TRY IT :: What lines in the records below include the word "stream"? Return each one.

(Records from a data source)
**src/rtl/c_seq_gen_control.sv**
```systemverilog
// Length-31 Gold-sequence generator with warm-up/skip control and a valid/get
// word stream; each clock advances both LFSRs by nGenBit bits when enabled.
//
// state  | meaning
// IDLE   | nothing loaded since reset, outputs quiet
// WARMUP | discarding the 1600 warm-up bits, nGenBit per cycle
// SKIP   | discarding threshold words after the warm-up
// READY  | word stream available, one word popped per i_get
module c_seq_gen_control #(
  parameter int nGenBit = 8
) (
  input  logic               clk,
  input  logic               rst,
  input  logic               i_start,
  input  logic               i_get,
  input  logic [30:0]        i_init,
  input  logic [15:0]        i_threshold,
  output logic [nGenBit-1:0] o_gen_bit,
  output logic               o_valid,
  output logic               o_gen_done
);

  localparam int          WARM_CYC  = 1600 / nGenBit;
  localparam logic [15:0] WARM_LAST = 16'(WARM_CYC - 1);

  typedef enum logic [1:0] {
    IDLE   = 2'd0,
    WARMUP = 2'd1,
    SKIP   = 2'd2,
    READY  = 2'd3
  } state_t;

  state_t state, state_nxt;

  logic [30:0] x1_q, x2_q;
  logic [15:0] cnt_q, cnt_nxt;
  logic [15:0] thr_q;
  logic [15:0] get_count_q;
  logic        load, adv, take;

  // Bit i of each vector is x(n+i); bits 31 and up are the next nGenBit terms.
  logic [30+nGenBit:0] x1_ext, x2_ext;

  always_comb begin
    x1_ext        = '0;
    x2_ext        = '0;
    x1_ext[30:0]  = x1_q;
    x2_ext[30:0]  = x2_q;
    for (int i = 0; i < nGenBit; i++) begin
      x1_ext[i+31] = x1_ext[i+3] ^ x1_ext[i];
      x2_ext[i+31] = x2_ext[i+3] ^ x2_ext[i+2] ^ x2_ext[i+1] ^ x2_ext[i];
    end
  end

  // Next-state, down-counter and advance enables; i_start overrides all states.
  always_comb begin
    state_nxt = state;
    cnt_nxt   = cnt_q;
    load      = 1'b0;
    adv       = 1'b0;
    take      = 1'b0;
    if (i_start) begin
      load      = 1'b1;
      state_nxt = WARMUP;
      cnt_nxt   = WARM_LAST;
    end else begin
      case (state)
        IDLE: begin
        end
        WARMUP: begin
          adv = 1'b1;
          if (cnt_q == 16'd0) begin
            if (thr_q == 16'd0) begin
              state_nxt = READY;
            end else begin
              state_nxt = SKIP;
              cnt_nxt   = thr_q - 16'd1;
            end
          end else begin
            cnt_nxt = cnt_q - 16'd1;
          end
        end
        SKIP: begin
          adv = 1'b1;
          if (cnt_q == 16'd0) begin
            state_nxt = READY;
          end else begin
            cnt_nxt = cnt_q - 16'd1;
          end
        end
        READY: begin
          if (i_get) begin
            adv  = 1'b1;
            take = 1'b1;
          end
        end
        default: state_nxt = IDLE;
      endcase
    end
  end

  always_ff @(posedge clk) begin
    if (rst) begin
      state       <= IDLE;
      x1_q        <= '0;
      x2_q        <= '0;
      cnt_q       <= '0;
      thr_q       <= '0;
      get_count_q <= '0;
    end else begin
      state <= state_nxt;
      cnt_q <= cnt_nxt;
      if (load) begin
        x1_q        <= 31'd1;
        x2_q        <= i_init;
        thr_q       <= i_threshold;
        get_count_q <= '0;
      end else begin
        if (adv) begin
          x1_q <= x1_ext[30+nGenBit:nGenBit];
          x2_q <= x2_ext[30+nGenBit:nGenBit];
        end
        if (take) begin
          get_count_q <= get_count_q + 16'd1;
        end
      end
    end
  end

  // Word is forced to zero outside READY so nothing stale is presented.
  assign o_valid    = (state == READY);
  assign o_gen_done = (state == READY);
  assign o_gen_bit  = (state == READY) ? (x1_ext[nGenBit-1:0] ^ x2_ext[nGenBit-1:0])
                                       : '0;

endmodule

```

RESULT OF THIS TASK ::
// word stream; each clock advances both LFSRs by nGenBit bits when enabled.
// READY  | word stream available, one word popped per i_get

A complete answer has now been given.